L'annessione, salutata da una buona percentuale della popolazione austriaca con genuino entusiasmo, si accompagnò a una serie di violente azioni antisemite, in particolare a Vienna, con gravi aggressioni, pestaggi, umiliazioni pubbliche, al punto che dopo alcune settimane le stesse autorità naziste intervennero per porre un freno a queste manifestazioni di plateale e disordinata violenza: non era questo il tipo di immagine che il Reich intendeva proiettare all'esterno. Allo stesso tempo, diverse cartoline di propaganda mostravano la fuga di un numero crescente di ebrei dall’Austria e dalla Germania in modo sarcastico e derisorio, interpretandola come un momento di Selbstreinigung cioè di “autopurificazione” del Volk tedesco.

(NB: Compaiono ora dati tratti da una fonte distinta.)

[src/cpu_pkg.sv]
package cpu_pkg;

    ////////////////////////////////////////////////////////////
    ////////////////////////// widths //////////////////////////
    ////////////////////////////////////////////////////////////

    // datapath width
    localparam int XLEN       = 32;
    // register index and register count
    localparam int REG_ADDR_W = 5;
    localparam int NUM_REGS   = 32;
    // immediate field, sign extended to XLEN
    localparam int IMM_W      = 12;
    // branch discard count, low bits of imm
    localparam int SKIP_W     = 4;

    ////////////////////////////////////////////////////////////
    ///////////////////////// opcodes //////////////////////////
    ////////////////////////////////////////////////////////////

    typedef enum logic [4:0] {
        OP_NOP  = 5'd0,
        // register ALU ops
        OP_ADD  = 5'd1,
        OP_SUB  = 5'd2,
        OP_AND  = 5'd3,
        OP_OR   = 5'd4,
        OP_XOR  = 5'd5,
        // rs1 plus sign-extended imm
        OP_ADDI = 5'd6,
        // subtract, flags only
        OP_CMP  = 5'd7,
        // flag conditioned branches
        OP_BEQ  = 5'd8,
        OP_BNE  = 5'd9,
        OP_BLT  = 5'd10,
        OP_BGE  = 5'd11,
        // unconditional
        OP_JMP  = 5'd12
    } alu_op_e;

    ////////////////////////////////////////////////////////////
    ///////////////////////// payloads /////////////////////////
    ////////////////////////////////////////////////////////////

    // instruction word, opcode in the top bits
    typedef struct packed {
        alu_op_e               opcode;
        logic [REG_ADDR_W-1:0] rd;
        logic [REG_ADDR_W-1:0] rs1;
        logic [REG_ADDR_W-1:0] rs2;
        logic [IMM_W-1:0]      imm;
    } instr_t;

    // N high, Z low
    typedef struct packed {
        logic n;
        logic z;
    } flags_t;

    // decode to execute
    typedef struct packed {
        alu_op_e               op;
        logic [REG_ADDR_W-1:0] rs1;
        logic [REG_ADDR_W-1:0] rs2;
        logic [REG_ADDR_W-1:0] rd;
        logic [XLEN-1:0]       rs1_val;
        logic [XLEN-1:0]       rs2_val;
        logic [XLEN-1:0]       imm;
        logic                  use_imm;
        logic                  wr_en;
        logic                  set_flags;
        logic                  is_branch;
        logic [SKIP_W-1:0]     skip;
    } de_ex_t;

    // one register write
    typedef struct packed {
        logic [REG_ADDR_W-1:0] rd;
        logic [XLEN-1:0]       data;
    } result_t;

endpackage

[src/cpu_core.sv]
`timescale 1ns/1ps

module cpu_core import cpu_pkg::*; (
    input  logic    clk,
    input  logic    rst_n,
    input  logic    in_valid,
    input  instr_t  in_instr,
    output logic    in_ready,
    output logic    result_valid,
    output result_t result,
    input  logic    result_ready
);

    ////////////////////////////////////////////////////////////
    ////////////////////////// wires ///////////////////////////
    ////////////////////////////////////////////////////////////

    // hazard control
    logic              stall;
    logic              flush;
    logic              accept;
    logic              taken;
    logic [SKIP_W-1:0] skip;
    // decode out, execute in
    logic              de_valid;
    de_ex_t            de_data;
    logic              ex_in_valid;
    de_ex_t            ex_in;
    // execute out
    logic              ex_out_valid;
    result_t           ex_out;
    // register write happens on the output handshake
    logic              res_fire;

    assign res_fire = result_valid && result_ready;

    hazard_ctrl u_hazard (
        .clk          (clk),
        .rst_n        (rst_n),
        .in_valid     (in_valid),
        .result_valid (result_valid),
        .result_ready (result_ready),
        .taken        (taken),
        .skip         (skip),
        .in_ready     (in_ready),
        .accept       (accept),
        .stall        (stall),
        .flush        (flush)
    );

    decode u_decode (
        .clk       (clk),
        .rst_n     (rst_n),
        .in_valid  (accept),
        .in_instr  (in_instr),
        .wr_valid  (res_fire),
        .wr        (result),
        .out_valid (de_valid),
        .out       (de_data)
    );

    stage_reg #(.payload_t(de_ex_t)) u_de_ex (
        .clk       (clk),
        .rst_n     (rst_n),
        .stall     (stall),
        .flush     (flush),
        .in_valid  (de_valid),
        .in_data   (de_data),
        .out_valid (ex_in_valid),
        .out_data  (ex_in)
    );

    execute u_execute (
        .clk       (clk),
        .rst_n     (rst_n),
        .stall     (stall),
        .in_valid  (ex_in_valid),
        .in        (ex_in),
        .fwd_valid (result_valid),
        .fwd       (result),
        .out_valid (ex_out_valid),
        .out       (ex_out),
        .taken     (taken),
        .skip      (skip)
    );

    // the branch itself carries no write, so nothing here to flush
    stage_reg #(.payload_t(result_t)) u_ex_res (
        .clk       (clk),
        .rst_n     (rst_n),
        .stall     (stall),
        .flush     (1'b0),
        .in_valid  (ex_out_valid),
        .in_data   (ex_out),
        .out_valid (result_valid),
        .out_data  (result)
    );

endmodule
===== src/hw/noc_macros.svh =====
/* NoC sizing macros
   Buffer depth, credit width, port count and coordinate width */
`ifndef NOC_MACROS_SVH
`define NOC_MACROS_SVH

// Flits per input buffer, also the reset credit of each output
`define NOC_BUF_DEPTH 8

// Must hold the value NOC_BUF_DEPTH
`define NOC_CREDIT_W 4

// N, E, W and L
`define NOC_NUM_PORTS 4

// Width of each mesh coordinate
`define NOC_COORD_W 3

`endif

===== src/hw/noc_flit_pkg.sv =====
/* Flit-level types
   Flit kind, 16-bit flit and the valid-qualified link */
`include "noc_macros.svh"

package noc_flit_pkg;

  typedef enum logic [1:0] {
    HEAD   = 2'd0,
    BODY   = 2'd1,
    TAIL   = 2'd2,
    SINGLE = 2'd3
  } flit_kind_e;

  // Destination fields only meaningful for HEAD and SINGLE
  typedef struct packed {
    flit_kind_e              kind;
    logic [`NOC_COORD_W-1:0] dest_y;
    logic [`NOC_COORD_W-1:0] dest_x;
    logic [7:0]              payload;
  } flit_t;

  typedef struct packed {
    logic  valid;
    flit_t flit;
  } link_t;

endpackage


===== src/hw/noc_route_pkg.sv =====
/* Routing types
   Port index, router address, per-output grant and the YX route */
`include "noc_macros.svh"

package noc_route_pkg;

  import noc_flit_pkg::*;

  typedef enum logic [1:0] {
    PORT_N = 2'd0,
    PORT_E = 2'd1,
    PORT_W = 2'd2,
    PORT_L = 2'd3
  } port_e;

  typedef struct packed {
    logic [`NOC_COORD_W-1:0] y;
    logic [`NOC_COORD_W-1:0] x;
  } coord_t;

  typedef struct packed {
    logic  valid;
    port_e src;
  } grant_t;

  // Y first; no south port on this edge, so any other row goes north
  function automatic port_e yx_route(flit_t f, coord_t here);
    if (f.dest_y != here.y) return PORT_N;
    if (f.dest_x > here.x) return PORT_E;
    if (f.dest_x < here.x) return PORT_W;
    return PORT_L;
  endfunction

endpackage


===== src/hw/s_edge_router.sv =====
/* South-edge mesh router
   Four ports (N, E, W, L) with input buffers, credits, arbiter and crossbar */
`include "noc_macros.svh"

module s_edge_router (
  input  logic                                      clk,
  input  logic                                      rst_n_i,
  input  noc_route_pkg::coord_t                     router_addr_i,
  input  noc_flit_pkg::link_t  [`NOC_NUM_PORTS-1:0] link_i,
  input  logic                 [`NOC_NUM_PORTS-1:0] credit_i,
  output noc_flit_pkg::link_t  [`NOC_NUM_PORTS-1:0] link_o,
  output logic                 [`NOC_NUM_PORTS-1:0] credit_o
);

  import noc_flit_pkg::*;
  import noc_route_pkg::*;

  flit_t  [`NOC_NUM_PORTS-1:0] head;
  logic   [`NOC_NUM_PORTS-1:0] empty;
  logic   [`NOC_NUM_PORTS-1:0] avail;
  logic   [`NOC_NUM_PORTS-1:0] dec;
  grant_t [`NOC_NUM_PORTS-1:0] grant;

  // One buffer and one counter per port, indexed by port_e
  for (genvar p = 0; p < `NOC_NUM_PORTS; p++) begin : g_port
    // A buffer read frees one upstream slot
    input_buffer u_ib (
      .clk     (clk),
      .rst_n_i (rst_n_i),
      .wr_i    (link_i[p].valid),
      .flit_i  (link_i[p].flit),
      .rd_i    (credit_o[p]),
      .flit_o  (head[p]),
      .empty_o (empty[p])
    );

    credit_counter u_cc (
      .clk     (clk),
      .rst_n_i (rst_n_i),
      .inc_i   (credit_i[p]),
      .dec_i   (dec[p]),
      .avail_o (avail[p])
    );
  end

  switch_arbiter u_arb (
    .clk           (clk),
    .rst_n_i       (rst_n_i),
    .router_addr_i (router_addr_i),
    .head_i        (head),
    .empty_i       (empty),
    .avail_i       (avail),
    .read_o        (credit_o),
    .dec_o         (dec),
    .grant_o       (grant)
  );

  crossbar_switch u_xbar (
    .clk     (clk),
    .rst_n_i (rst_n_i),
    .head_i  (head),
    .grant_i (grant),
    .link_o  (link_o)
  );

endmodule


===== src/hw/crossbar_switch.sv =====
/* Crossbar switch
   Selects the granted head flit per output and registers the link */
`include "noc_macros.svh"

module crossbar_switch (
  input  logic                                       clk,
  input  logic                                       rst_n_i,
  input  noc_flit_pkg::flit_t   [`NOC_NUM_PORTS-1:0] head_i,
  input  noc_route_pkg::grant_t [`NOC_NUM_PORTS-1:0] grant_i,
  output noc_flit_pkg::link_t   [`NOC_NUM_PORTS-1:0] link_o
);

  import noc_flit_pkg::*;

  logic  [`NOC_NUM_PORTS-1:0] valid_q;
  flit_t [`NOC_NUM_PORTS-1:0] flit_q;

  always_ff @(posedge clk) begin
    if (!rst_n_i) begin
      valid_q <= '0;
    end else begin
      for (int o = 0; o < `NOC_NUM_PORTS; o++) begin
        valid_q[o] <= grant_i[o].valid;
      end
    end
  end

  // Data held while idle
  always_ff @(posedge clk) begin
    for (int o = 0; o < `NOC_NUM_PORTS; o++) begin
      if (grant_i[o].valid) begin
        flit_q[o] <= head_i[grant_i[o].src];
      end
    end
  end

  always_comb begin
    for (int o = 0; o < `NOC_NUM_PORTS; o++) begin
      link_o[o].valid = valid_q[o];
      link_o[o].flit  = flit_q[o];
    end
  end

endmodule


===== src/hw/switch_arbiter.sv =====
/* Switch arbiter
   YX routing, wormhole locks and round-robin grant per output */
`include "noc_macros.svh"

module switch_arbiter (
  input  logic                                         clk,
  input  logic                                         rst_n_i,
  input  noc_route_pkg::coord_t                        router_addr_i,
  input  noc_flit_pkg::flit_t   [`NOC_NUM_PORTS-1:0]   head_i,
  input  logic                  [`NOC_NUM_PORTS-1:0]   empty_i,
  input  logic                  [`NOC_NUM_PORTS-1:0]   avail_i,
  output logic                  [`NOC_NUM_PORTS-1:0]   read_o,
  output logic                  [`NOC_NUM_PORTS-1:0]   dec_o,
  output noc_route_pkg::grant_t [`NOC_NUM_PORTS-1:0]   grant_o
);

  import noc_flit_pkg::*;
  import noc_route_pkg::*;

  localparam int NP     = `NOC_NUM_PORTS;
  localparam int PORT_W = $bits(port_e);

  port_e               req_port [NP];
  port_e               route_q  [NP];
  port_e               rr_ptr_q [NP];
  grant_t              lock_q   [NP];
  logic     [NP-1:0]   is_head;

  // Requested output of every input head flit
  always_comb begin
    for (int i = 0; i < NP; i++) begin
      is_head[i] = head_i[i].kind inside {HEAD, SINGLE};
      if (is_head[i]) begin
        req_port[i] = yx_route(head_i[i], router_addr_i);
      end else begin
        req_port[i] = route_q[i];
      end
    end
  end

  always_comb begin
    port_e cand;
    port_e idx;
    logic  found;
    grant_o = '0;
    read_o  = '0;
    dec_o   = '0;
    for (int o = 0; o < NP; o++) begin
      cand  = PORT_N;
      idx   = PORT_N;
      found = 1'b0;
      if (lock_q[o].valid) begin
        // Locked output only serves the rest of its packet
        cand  = lock_q[o].src;
        found = !empty_i[cand] && !is_head[cand] && (req_port[cand] == port_e'(o));
      end else begin
        for (int k = 0; k < NP; k++) begin
          idx = port_e'(rr_ptr_q[o] + PORT_W'(k));
          if (!found && !empty_i[idx] && is_head[idx] && (req_port[idx] == port_e'(o))) begin
            found = 1'b1;
            cand  = idx;
          end
        end
      end
      if (found && avail_i[o]) begin
        grant_o[o].valid = 1'b1;
        grant_o[o].src   = cand;
        read_o[cand]     = 1'b1;
        dec_o[o]         = 1'b1;
      end
    end
  end

  always_ff @(posedge clk) begin
    if (!rst_n_i) begin
      for (int o = 0; o < NP; o++) begin
        lock_q[o]   <= '0;
        rr_ptr_q[o] <= PORT_N;
        route_q[o]  <= PORT_L;
      end
    end else begin
      for (int o = 0; o < NP; o++) begin
        if (grant_o[o].valid) begin
          // Search restarts after the winner
          rr_ptr_q[o] <= port_e'(grant_o[o].src + 1'b1);
          case (head_i[grant_o[o].src].kind)
            HEAD: begin
              lock_q[o].valid              <= 1'b1;
              lock_q[o].src                <= grant_o[o].src;
              route_q[grant_o[o].src]      <= port_e'(o);
            end
            TAIL:    lock_q[o].valid <= 1'b0;
            default: ;
          endcase
        end
      end
    end
  end

endmodule


===== src/hw/credit_counter.sv =====
/* Output credit counter
   Tracks free slots in the downstream buffer of one output */
`include "noc_macros.svh"

module credit_counter (
  input  logic clk,
  input  logic rst_n_i,
  input  logic inc_i,
  input  logic dec_i,
  output logic avail_o
);

  logic [`NOC_CREDIT_W-1:0] count;

  // Downstream buffer starts empty
  always_ff @(posedge clk) begin
    if (!rst_n_i) begin
      count <= `NOC_CREDIT_W'(`NOC_BUF_DEPTH);
    end else begin
      case ({inc_i, dec_i})
        2'b10:   count <= count + 1'b1;
        2'b01:   count <= count - 1'b1;
        default: count <= count;
      endcase
    end
  end

  assign avail_o = (count != '0);

endmodule


===== src/hw/input_buffer.sv =====
/* Input flit buffer
   First-word-fall-through circular FIFO for one router input */
`include "noc_macros.svh"

module input_buffer (
  input  logic                clk,
  input  logic                rst_n_i,
  input  logic                wr_i,
  input  noc_flit_pkg::flit_t flit_i,
  input  logic                rd_i,
  output noc_flit_pkg::flit_t flit_o,
  output logic                empty_o
);

  import noc_flit_pkg::*;

  localparam int PTR_W = $clog2(`NOC_BUF_DEPTH);

  flit_t                    mem [`NOC_BUF_DEPTH];
  logic [PTR_W-1:0]         wr_ptr;
  logic [PTR_W-1:0]         rd_ptr;
  logic [`NOC_CREDIT_W-1:0] count;
  logic                     do_wr;
  logic                     do_rd;

  // Overflow and underflow are dropped, credits keep them from happening
  assign do_wr = wr_i && (count != `NOC_CREDIT_W'(`NOC_BUF_DEPTH));
  assign do_rd = rd_i && (count != '0);

  always_ff @(posedge clk) begin
    if (do_wr) begin
      mem[wr_ptr] <= flit_i;
    end
  end

  always_ff @(posedge clk) begin
    if (!rst_n_i) begin
      wr_ptr <= '0;
      rd_ptr <= '0;
      count  <= '0;
    end else begin
      if (do_wr) wr_ptr <= wr_ptr + 1'b1;
      if (do_rd) rd_ptr <= rd_ptr + 1'b1;
      case ({do_wr, do_rd})
        2'b10:   count <= count + 1'b1;
        2'b01:   count <= count - 1'b1;
        default: count <= count;
      endcase
    end
  end

  // Head flit shown without a read cycle
  assign flit_o  = mem[rd_ptr];
  assign empty_o = (count == '0);

endmodule


===== config.mk =====
export PLATFORM = sky130hd
export DESIGN_NAME = s_edge_router
export DESIGN_NICKNAME = d
export VERILOG_FILES = /design/src/hw/noc_flit_pkg.sv /design/src/hw/noc_route_pkg.sv /design/src/hw/s_edge_router.sv /design/src/hw/crossbar_switch.sv /design/src/hw/switch_arbiter.sv /design/src/hw/credit_counter.sv /design/src/hw/input_buffer.sv
export VERILOG_INCLUDE_DIRS = /design/src /design/src/hw
export SDC_FILE = /design/constraint.sdc
export NUM_CORES = 1
export LEC_CHECK = 0
export CAP_MARGIN = 20
export CORE_AREA = 2 2 331 333
export CTS_CLUSTER_DIAMETER = 80
export DETAILED_ROUTE_END_ITERATION = 8
export DIE_AREA = 0 0 333 335
export DONT_BUFFER_PORTS = 1
export SYNTH_ARGS = -nofsm -noshare
export SYNTH_HDL_FRONTEND = slang
export SYNTH_HIERARCHICAL = 1
export SYNTH_SLANG_ARGS = --single-unit

===== constraint.sdc =====
create_clock -name clk -period 6.2 [get_ports clk]
set_input_delay 1.24 -clock clk [delete_from_list [all_inputs] [get_ports clk]]
set_output_delay 1.24 -clock clk [all_outputs]
set_load 0.05 [all_outputs]

==> results by group <==
Power
  • LEAKAGE: 12.0 nW
  • Max IR drop VDD: 0.394 mV
  • Pwr dens: 509 nW/um^2

Floorplanning
  • Chip height: 335 um
  • Core footprint: 108000 um^2
  • Io pins: 152
  • Placement Rows: 121
  • Die width: 333 um
  • Die area: 112000 um^2
  • Initial core utilization: 0.288

Timing
  • Actual slew at the worst max-slew pin: 1.11 ns
  • Max-slew violation count: 0
  • Fin Setup TNS: 0 ns
  • Relative max-transition margin: 0.256
  • Final Hold Viols: 0
  • Final setup vio count: 0
  • Final period utilization: 0.974
  • Clock skew: 0.0539 ns
  • Min Tclk post-route: 6.04 ns
  • FMAX: 0.166 GHz
  • Final hold slack: 0.500 ns

Synthesis
  • Post-Syn Nets: 2013
  • Synth Area per Inst: 16.6 um^2
  • Synth Area in Compound Gates: 0.0537
  • #FFs+latches synth: 676
  • Largest family of logic cells by synthesized area: multiplexers
  • Area contributors post-synth: edfxtp_1 58%, mux4_2 12%, dfxtp_1 5.1%, mux2_2 2.7%, ha_1 2.3%
  • Ys flop type: edfxtp_1
  • Top-area cell type share of the netlist area: 0.575
  • Cells after Synth: 1877
  • Post-synthesis simple-gate area fraction: 0.0733
  • Biggest area consumer among synthesized cells: edfxtp_1
  • Top post-synthesis cells by count: 596 x edfxtp_1, 170 x mux4_2, 80 x dfxtp_1, 80 x nand2_1, 74 x mux2_2
  • Async set-reset flop share out of synthesis: 0
  • Post-synthesis adder-cell area fraction: 0.0225
  • Mux share of post-synthesis cell area: 0.182
  • Most common cell in the netlist: edfxtp_1
  • Post-synth EDFFs: 596
  • Post-synth cell types: 89
  • Post-synthesis xor/xnor area fraction: 0.0160
  • Syn. warnings: 6
  • Sequential area share after synthesis: 0.627
  • Mapped Area: 31100 um^2

Critical path
  • R2r endpoint: g_port[3].u_ib/count[2]
  • Crit path DAT: 4.80 ns
  • Critical path buffer and inverter count: 8
  • Dominant cell type by count on the critical path: buf_4
  • Crit path max-delay family: buffers and inverters
  • CP endpoint: credit_o[2]
  • Req. time, crit path: 4.96 ns
  • CP Launch Type: flip-flop
  • Crit path largest cell delay: 0.58 ns
  • Critical-path maximum fanout: 11
  • WS Path Type: flip-flop to output pin
  • Critical Path, Cell by Cell: buf_6, buf_4, mux4_2, mux2_4, xnor2_1, buf_4, buf_4, o311ai_0, buf_4, o31ai_1, a221oi_2, or4b_4, inv_1, nand2_1, nand3_2, buf_4, buf_4
  • Crit path max-delay cell type: or4b_4
  • Critical path depth: 17
  • CP endpoint kind: output pin
  • Setup slack, reg-to-reg: 0.59 ns
  • Worst R2R Path Depth: 23

Place
  • Placed insts: 3311
  • Final Wtd Congestion: 0.922
  • Buffers on Ports: 0
  • DPL Wire Length: 61.0 mm

Run status
  • Status: complete, no violations

Global routing
  • Global-route wire length before repair: 125 mm
  • Gr ovfl total: 0
  • Global routing usage on met2: 0.243
  • Vias in the first global route: 18100
  • Initial antenna violation count: 2
  • Largest net degree at the start of global routing: 102
  • Routing usage on met1: 0.197
  • Global router's overall resource usage: 0.154
  • GRT busiest layer: met2
  • GR Util met3: 0.0496

Route
  • DRT Pass-1 Iters: 7
  • Routed vias: 18100
  • Residual DRC: 0
  • Starting DRT DRC Count: 1636
  • Vias per cell: 5.22
  • Aggregate routed wire length: 87.3 mm
  • Avg WL per Cell: 25.1 um
  • DRT antenna net count: 0

Clock tree
  • H-tree lvl count: 3
  • Clock Path Buffers: 3
  • CTS root buffer: clkbuf_16
  • Sink Count: 676
  • Num CTS Buffers: 71
  • Worst-path clk slew: 0.06 ns
  • Clk Latency, worst-skew pair: 0.65 ns
  • CTS tree: done

Cells and area
  • Layout cells sized above 1: 0.298
  • Layout Cells excl Fill: 3475
  • Final #Nets: 2139
  • P&R area growth vs syn: 17.8%

Worst hold path
  • Hold crit path type: flip-flop to flip-flop

Run
  • Max Cap Violations: 0
[layout by cell type, fill, tap and decap left out, types with 7 or more instances in the layout]
cell type and count:
ha_1 56, clkbuf_16 73, a211o_1 8, buf_6 8, nor2b_1 29, a31oi_1 14
nand2_1 80, mux2_4 14, o31ai_1 8, nor4_1 15, o21ai_0 26, mux4_1 24
nor3_2 7, nand3_1 19, or3_1 22, xnor2_1 20, nor3_4 12, clkinv_2 12
nand3b_1 8, and2_1 38, xor2_1 25, buf_4 129, mux2_2 61, dfxtp_1 75
mux2i_1 32, nand4_1 16, nor3_1 16, clkbuf_1 16, nand2b_1 30, and3_1 16
edfxtp_1 596, mux4_2 170, clkinv_1 8, inv_1 53, a21oi_1 42, nor2_1 45
[stage by stage]
stage / cell area [um^2] / setup slack, ns / util / power, W
global placement: 33500 / 0.0519 / 0.310 / 0.0138
global route: 36600 / -0.0222 / 0.339 / 0.0194
finish: 36600 / 0.163 / 0.339 / 0.0186
CTS: 36000 / 0.000500 / 0.333 / 0.0184
detailed placement: 33500 / 0.0399 / 0.310 / 0.0140
floorplan: 31100 / 0.236 / - / 0.0114
[tightest hold or removal path: cells and delay by family, from the launching register on]
kind / cells / cell delay [ns]
muxes: 1 / 0.05
DFF: 1 / 0.33
and+or+nand+nor: 1 / 0.07
[timing repair]
item / in CTS / in global routing
setup endpoints to repair: 4 / 4
pin swaps: 3 / 8
buffers inserted: 6 / 21
gates cloned: 0 / 1
hold buffers: 0 / 0
resized for setup: 34 / 68
[layout make-up]
type | instances | area (um^2)
antenna | 2 | 5.00
clock buffer | 89 | 1880
clock inverter | 40 | 472
fill | 10200 | 71500
inverter | 55 | 206
multi-input combinational | 1050 | 11500
sequential | 676 | 19500
tap | 1414 | 1770
timing repair buffer | 149 | 1300
[cell families (layout without fill, tap and decap cells)]
logic type | after synthesis | in the layout
buffers and inverters | 151 | 333
AND/OR/NAND/NOR | 414 | 414
flip-flops | 676 | 676
other | 0 | 2
XOR/XNOR | 55 | 55
multiplexers | 305 | 305
adder cells (fa/ha/maj) | 56 | 56
AO/OA/AOI/OAI | 220 | 220
[report_power, final]
group	internal, W	total, W	leakage (nW)	switching (W)
clock network	0.00244	0.00425	1.13	0.00181
registers	0.00584	0.00728	6.13	0.00143
logic	0.00307	0.00711	4.69	0.00404
total	0.0113	0.0186	12.0	0.00728
[routing by layer]
metal	routed length [um]	share of wire
met1	36500	0.42
met2	40000	0.46
met3	8100	0.093
met4	2700	0.031
met5	0	0
[worst min-delay path by stage]
stage | startpoint | to | depth (start not counted)
after detailed placement | g_port[2].u_ib/count[3] | g_port[2].u_ib/count[3] | 2
after CTS | g_port[2].u_ib/count[3] | g_port[2].u_ib/count[3] | 2
after global routing | g_port[2].u_ib/count[3] | g_port[2].u_ib/count[3] | 2
final | g_port[0].u_ib/count[3] | g_port[0].u_ib/count[3] | 2
after global placement | g_port[3].u_ib/count[3] | g_port[3].u_ib/count[3] | 2
after floorplan | g_port[0].u_ib/count[3] | g_port[0].u_ib/count[3] | 2
[sequential cells by signal, indices dropped and copies added, names as in the netlist, 8 cells and up, named ones only]
register / count
u_xbar/link_o: 64
g_port.u_ib/wr_ptr: 12
u_arb/rr_ptr_q: 8
u_arb/route_q: 8
g_port.u_ib/mem: 512
g_port.u_ib/count: 16
g_port.u_ib/rd_ptr: 12
u_arb/lock_q: 12
g_port.u_cc/count: 16
Power figures use the tool's default switching activity.
### config.mk
export PLATFORM = sky130hd
export DESIGN_NAME = backend_top
export DESIGN_NICKNAME = d
export VERILOG_FILES = /design/src/backend_pkg.sv /design/src/backend_top.sv /design/src/writeback_arbiter.sv /design/src/mul_datapath.sv /design/src/iteration_counter.sv /design/src/mul_control.sv /design/src/alu_unit.sv /design/src/issue_dispatch.sv /design/src/issue_fifo.sv
export SDC_FILE = /design/constraint.sdc
export NUM_CORES = 1
export LEC_CHECK = 0
export BUFFER_PORTS_ARGS = -buffer_cell sky130_fd_sc_hd__buf_2
export CAP_MARGIN = 0
export CORE_MARGIN = 3
export CORE_UTILIZATION = 62
export DETAILED_ROUTE_END_ITERATION = 12
export GPL_TIMING_DRIVEN = 0
export PLACE_DENSITY = 0.81
export SLEW_MARGIN = 0
export SYNTH_ARGS = -nofsm -noshare
export SYNTH_HDL_FRONTEND = slang
export SYNTH_SLANG_ARGS = --single-unit
### constraint.sdc
create_clock -name clk -period 7.09 [get_ports clk]
set_input_delay 0.3545 -clock clk [delete_from_list [all_inputs] [get_ports clk]]
set_output_delay 0.3545 -clock clk [all_outputs]
set_load 0.01 [all_outputs]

È questo l'anno, questo è il contesto in cui in Italia Mussolini decide di emanare le leggi razziali. Si è scritto molto sui motivi che indussero a prendere una simile decisione, ed è possibile indicare due tesi particolarmente rilevanti: mentre alcuni studiosi ritengono che Mussolini non fosse intrinsecamente antisemita, interpretarono così le leggi come un'operazione opportunistica per dare un segnale urbi et orbi di una saldatura e coesione tra l’Italia fascista e la Germania nazista; altri invece sostengono che l'antisemitismo fascista non fu un fenomeno superficiale o opportunistico, quanto piuttosto un autentico momento di radicalizzazione ideologica del regime. Si ritiene attualmente più corretta la seconda ipotesi, dal momento che il fascismo aveva ampiamente dato prova di pensiero e propaganda razzista all'epoca della costruzione dell'impero coloniale. In altre parole, i germi del razzismo fascista erano già presenti ad abundantiam nel momento in cui Mussolini opta per le leggi razziali. Dopo la loro emanazione, praticamente tutti i settori della società italiana abbracciarono senza particolari resistenze la svolta antisemita del regime: in questo svolse un importante ruolo una propaganda pervasiva esemplata sul modello tedesco con metodi già collaudati come la pubblicazione di riviste, giornali e pamphlet dedicati a istituire la popolazione sulla questione ebraica. La celebre copertina del primo numero della rivista “La difesa della razza”, ad esempio, mostra una spada che protegge l'ariano non solo dall'ebreo ma anche dall'americano.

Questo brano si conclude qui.